◆ RECORDS SUPPLIED ◆
____

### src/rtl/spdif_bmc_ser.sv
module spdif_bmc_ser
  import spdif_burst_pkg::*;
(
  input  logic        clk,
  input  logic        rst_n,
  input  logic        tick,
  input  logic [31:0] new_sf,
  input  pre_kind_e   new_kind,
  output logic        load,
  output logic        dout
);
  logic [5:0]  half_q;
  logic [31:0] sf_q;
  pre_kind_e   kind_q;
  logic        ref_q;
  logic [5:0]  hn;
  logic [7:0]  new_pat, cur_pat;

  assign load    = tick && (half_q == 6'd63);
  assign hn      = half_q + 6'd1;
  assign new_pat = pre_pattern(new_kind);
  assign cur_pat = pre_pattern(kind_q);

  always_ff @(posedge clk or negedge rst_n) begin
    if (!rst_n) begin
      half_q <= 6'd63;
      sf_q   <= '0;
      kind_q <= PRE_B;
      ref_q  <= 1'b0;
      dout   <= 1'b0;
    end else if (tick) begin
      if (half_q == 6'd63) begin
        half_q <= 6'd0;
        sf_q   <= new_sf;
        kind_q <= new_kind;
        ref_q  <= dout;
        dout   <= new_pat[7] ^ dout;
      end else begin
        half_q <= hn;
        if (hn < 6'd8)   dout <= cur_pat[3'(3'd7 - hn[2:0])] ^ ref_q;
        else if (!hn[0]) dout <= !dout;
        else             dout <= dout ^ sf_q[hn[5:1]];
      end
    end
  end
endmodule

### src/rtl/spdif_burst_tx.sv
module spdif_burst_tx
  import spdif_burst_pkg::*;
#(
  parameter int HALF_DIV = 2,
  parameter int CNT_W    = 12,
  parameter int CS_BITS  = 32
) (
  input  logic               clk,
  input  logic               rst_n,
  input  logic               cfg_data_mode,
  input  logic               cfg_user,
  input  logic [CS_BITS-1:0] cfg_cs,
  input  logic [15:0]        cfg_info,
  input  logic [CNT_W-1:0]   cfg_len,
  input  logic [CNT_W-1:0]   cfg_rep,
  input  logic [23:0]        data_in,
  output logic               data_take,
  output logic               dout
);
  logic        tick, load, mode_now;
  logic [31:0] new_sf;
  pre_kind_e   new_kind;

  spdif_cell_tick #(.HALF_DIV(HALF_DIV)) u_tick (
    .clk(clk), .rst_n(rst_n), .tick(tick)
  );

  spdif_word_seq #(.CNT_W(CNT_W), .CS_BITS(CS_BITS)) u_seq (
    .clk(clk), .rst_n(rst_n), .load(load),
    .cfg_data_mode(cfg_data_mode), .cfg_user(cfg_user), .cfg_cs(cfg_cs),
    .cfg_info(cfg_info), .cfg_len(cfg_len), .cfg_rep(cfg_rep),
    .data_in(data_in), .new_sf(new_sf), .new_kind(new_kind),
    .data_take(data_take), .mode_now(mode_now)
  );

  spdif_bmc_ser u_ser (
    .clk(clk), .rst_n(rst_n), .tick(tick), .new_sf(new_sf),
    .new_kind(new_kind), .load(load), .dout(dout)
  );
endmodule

____

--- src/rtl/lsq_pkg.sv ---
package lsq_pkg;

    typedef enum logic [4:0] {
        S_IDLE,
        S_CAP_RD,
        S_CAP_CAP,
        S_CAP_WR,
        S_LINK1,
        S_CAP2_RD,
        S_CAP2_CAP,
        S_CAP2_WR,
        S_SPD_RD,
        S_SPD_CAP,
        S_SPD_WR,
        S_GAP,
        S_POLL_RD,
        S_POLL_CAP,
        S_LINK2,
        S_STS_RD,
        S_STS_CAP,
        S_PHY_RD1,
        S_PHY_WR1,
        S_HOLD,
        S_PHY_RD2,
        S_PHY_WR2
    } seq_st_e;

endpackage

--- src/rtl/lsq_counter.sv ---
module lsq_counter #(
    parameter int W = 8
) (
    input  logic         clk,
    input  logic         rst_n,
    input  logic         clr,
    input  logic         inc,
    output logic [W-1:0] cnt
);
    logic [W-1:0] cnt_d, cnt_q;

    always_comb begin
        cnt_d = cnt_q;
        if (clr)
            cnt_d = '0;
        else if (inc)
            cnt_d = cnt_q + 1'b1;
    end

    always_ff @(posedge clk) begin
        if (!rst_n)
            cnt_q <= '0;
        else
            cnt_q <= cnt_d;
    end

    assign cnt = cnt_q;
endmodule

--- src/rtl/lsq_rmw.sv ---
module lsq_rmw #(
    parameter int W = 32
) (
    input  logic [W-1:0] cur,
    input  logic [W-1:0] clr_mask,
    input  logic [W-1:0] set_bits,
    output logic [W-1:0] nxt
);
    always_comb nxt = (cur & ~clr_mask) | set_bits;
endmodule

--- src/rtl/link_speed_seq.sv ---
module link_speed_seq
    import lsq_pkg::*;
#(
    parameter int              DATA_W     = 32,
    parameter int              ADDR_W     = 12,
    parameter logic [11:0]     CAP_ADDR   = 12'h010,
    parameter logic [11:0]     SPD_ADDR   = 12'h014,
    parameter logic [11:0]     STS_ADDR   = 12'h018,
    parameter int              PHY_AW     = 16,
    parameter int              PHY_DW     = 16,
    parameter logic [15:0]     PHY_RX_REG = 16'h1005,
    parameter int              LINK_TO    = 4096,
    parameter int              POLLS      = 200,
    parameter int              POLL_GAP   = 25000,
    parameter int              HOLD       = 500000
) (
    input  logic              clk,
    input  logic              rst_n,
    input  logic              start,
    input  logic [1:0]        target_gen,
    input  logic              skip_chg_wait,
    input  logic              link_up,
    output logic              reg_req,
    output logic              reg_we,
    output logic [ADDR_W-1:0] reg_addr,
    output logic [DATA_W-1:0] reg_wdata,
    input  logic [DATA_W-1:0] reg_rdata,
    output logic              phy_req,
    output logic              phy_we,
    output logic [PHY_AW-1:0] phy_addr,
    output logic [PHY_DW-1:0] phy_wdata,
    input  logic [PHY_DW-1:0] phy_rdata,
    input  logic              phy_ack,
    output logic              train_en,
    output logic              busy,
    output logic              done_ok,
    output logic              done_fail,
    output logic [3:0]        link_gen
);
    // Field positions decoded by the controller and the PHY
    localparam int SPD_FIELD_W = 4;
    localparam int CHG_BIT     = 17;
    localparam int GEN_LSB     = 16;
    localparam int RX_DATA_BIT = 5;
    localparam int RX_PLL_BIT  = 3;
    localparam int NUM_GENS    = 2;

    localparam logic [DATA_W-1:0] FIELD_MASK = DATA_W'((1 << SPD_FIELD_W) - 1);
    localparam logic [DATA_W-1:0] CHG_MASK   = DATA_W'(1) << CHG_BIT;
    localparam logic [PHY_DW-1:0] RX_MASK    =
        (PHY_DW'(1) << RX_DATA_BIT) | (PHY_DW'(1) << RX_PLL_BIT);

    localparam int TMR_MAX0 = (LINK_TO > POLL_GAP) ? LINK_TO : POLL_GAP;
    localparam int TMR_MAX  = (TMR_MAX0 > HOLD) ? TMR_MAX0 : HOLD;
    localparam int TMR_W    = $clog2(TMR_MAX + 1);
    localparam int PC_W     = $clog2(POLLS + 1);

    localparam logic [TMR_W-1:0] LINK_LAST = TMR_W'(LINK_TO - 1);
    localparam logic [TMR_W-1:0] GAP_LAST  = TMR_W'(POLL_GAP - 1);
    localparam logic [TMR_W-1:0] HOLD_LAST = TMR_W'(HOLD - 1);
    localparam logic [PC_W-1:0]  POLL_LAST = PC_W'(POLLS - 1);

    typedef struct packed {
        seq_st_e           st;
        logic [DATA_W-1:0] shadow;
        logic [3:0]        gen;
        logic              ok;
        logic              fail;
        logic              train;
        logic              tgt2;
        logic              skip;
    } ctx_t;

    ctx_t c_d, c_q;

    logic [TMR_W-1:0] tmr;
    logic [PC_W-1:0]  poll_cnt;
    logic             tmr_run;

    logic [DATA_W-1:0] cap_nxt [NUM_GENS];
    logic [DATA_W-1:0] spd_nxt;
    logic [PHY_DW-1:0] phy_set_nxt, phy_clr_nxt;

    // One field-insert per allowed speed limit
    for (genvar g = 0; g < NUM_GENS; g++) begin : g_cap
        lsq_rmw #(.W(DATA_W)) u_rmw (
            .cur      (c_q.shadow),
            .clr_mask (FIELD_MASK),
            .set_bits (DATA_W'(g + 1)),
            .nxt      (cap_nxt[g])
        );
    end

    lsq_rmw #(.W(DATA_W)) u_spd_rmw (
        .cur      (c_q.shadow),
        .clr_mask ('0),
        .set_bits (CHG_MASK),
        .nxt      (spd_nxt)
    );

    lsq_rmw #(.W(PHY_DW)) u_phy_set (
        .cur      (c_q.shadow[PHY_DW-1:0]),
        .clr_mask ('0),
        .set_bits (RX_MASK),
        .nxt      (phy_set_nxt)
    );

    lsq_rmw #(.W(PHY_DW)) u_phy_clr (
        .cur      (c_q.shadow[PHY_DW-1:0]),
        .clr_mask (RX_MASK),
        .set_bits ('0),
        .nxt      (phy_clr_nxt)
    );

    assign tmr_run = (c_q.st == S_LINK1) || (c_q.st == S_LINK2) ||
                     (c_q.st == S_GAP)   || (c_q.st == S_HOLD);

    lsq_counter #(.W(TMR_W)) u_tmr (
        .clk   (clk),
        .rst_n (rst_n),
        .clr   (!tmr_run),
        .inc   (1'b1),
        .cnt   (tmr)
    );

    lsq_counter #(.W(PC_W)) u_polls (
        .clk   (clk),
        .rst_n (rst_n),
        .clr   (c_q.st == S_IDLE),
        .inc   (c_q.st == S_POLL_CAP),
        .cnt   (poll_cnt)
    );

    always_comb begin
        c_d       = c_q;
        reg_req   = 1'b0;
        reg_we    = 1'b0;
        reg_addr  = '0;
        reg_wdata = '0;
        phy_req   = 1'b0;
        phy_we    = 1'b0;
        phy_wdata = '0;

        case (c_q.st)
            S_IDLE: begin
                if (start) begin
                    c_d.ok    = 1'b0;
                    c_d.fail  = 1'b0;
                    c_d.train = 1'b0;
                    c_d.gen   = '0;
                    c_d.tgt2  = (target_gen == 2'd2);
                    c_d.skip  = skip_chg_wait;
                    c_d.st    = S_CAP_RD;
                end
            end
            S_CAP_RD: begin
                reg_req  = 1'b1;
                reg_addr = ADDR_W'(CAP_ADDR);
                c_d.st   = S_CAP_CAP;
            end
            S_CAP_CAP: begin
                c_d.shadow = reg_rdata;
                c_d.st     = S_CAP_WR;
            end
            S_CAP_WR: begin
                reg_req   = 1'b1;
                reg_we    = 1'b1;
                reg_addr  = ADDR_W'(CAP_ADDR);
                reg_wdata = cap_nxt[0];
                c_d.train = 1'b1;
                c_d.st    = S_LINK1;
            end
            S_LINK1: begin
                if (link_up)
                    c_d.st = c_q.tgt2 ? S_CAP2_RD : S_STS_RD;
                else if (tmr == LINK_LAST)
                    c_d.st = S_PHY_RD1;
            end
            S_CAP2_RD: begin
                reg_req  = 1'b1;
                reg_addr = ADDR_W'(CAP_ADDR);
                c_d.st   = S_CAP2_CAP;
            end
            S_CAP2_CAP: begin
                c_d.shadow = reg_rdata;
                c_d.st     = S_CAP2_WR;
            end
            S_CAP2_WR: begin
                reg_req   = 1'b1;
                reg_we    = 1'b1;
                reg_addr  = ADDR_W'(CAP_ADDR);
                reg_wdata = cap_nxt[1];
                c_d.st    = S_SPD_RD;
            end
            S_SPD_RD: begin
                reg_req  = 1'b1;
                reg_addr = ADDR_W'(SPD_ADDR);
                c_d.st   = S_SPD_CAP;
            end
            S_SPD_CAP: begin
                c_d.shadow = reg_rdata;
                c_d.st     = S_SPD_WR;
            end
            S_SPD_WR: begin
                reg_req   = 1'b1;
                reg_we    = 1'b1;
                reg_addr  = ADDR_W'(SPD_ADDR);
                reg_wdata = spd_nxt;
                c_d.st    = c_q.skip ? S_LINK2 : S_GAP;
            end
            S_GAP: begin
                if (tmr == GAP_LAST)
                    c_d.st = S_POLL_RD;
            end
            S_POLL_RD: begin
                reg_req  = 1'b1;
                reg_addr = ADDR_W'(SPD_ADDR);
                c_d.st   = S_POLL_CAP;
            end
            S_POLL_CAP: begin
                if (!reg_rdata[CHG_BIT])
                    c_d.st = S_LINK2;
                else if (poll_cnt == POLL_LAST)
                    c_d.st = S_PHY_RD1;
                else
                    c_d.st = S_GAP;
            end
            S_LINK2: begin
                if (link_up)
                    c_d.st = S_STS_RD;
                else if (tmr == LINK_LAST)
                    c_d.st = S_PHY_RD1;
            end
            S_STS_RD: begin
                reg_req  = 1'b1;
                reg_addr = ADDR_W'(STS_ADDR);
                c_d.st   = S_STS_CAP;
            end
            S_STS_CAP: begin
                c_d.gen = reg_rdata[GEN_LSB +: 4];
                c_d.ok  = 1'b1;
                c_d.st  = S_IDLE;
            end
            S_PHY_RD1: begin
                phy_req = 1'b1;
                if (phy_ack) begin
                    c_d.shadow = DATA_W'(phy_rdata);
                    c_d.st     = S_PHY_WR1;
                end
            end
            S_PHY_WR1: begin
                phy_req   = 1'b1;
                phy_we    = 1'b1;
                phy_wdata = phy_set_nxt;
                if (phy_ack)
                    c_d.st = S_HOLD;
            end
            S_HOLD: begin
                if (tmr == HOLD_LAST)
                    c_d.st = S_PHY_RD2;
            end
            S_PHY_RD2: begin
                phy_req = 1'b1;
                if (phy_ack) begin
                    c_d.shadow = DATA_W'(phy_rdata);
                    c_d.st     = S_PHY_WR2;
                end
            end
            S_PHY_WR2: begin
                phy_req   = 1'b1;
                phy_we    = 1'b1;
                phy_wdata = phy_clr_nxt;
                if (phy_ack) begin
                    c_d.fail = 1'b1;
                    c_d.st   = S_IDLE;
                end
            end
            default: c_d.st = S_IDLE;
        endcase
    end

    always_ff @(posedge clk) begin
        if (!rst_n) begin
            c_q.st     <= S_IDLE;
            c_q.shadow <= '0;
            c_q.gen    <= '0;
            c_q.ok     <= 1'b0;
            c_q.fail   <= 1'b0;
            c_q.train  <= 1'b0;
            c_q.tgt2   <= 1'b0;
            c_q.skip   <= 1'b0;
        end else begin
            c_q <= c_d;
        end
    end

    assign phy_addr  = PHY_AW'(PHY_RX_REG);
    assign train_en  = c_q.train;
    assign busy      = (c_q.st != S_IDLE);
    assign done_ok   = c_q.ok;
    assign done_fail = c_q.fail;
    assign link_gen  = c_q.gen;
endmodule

____

◆ WORK TO COMPLETE ◆
How many lines of the material hold the string "dout"? Answer with the number only.

◆ WRITTEN SOLUTION ◆
9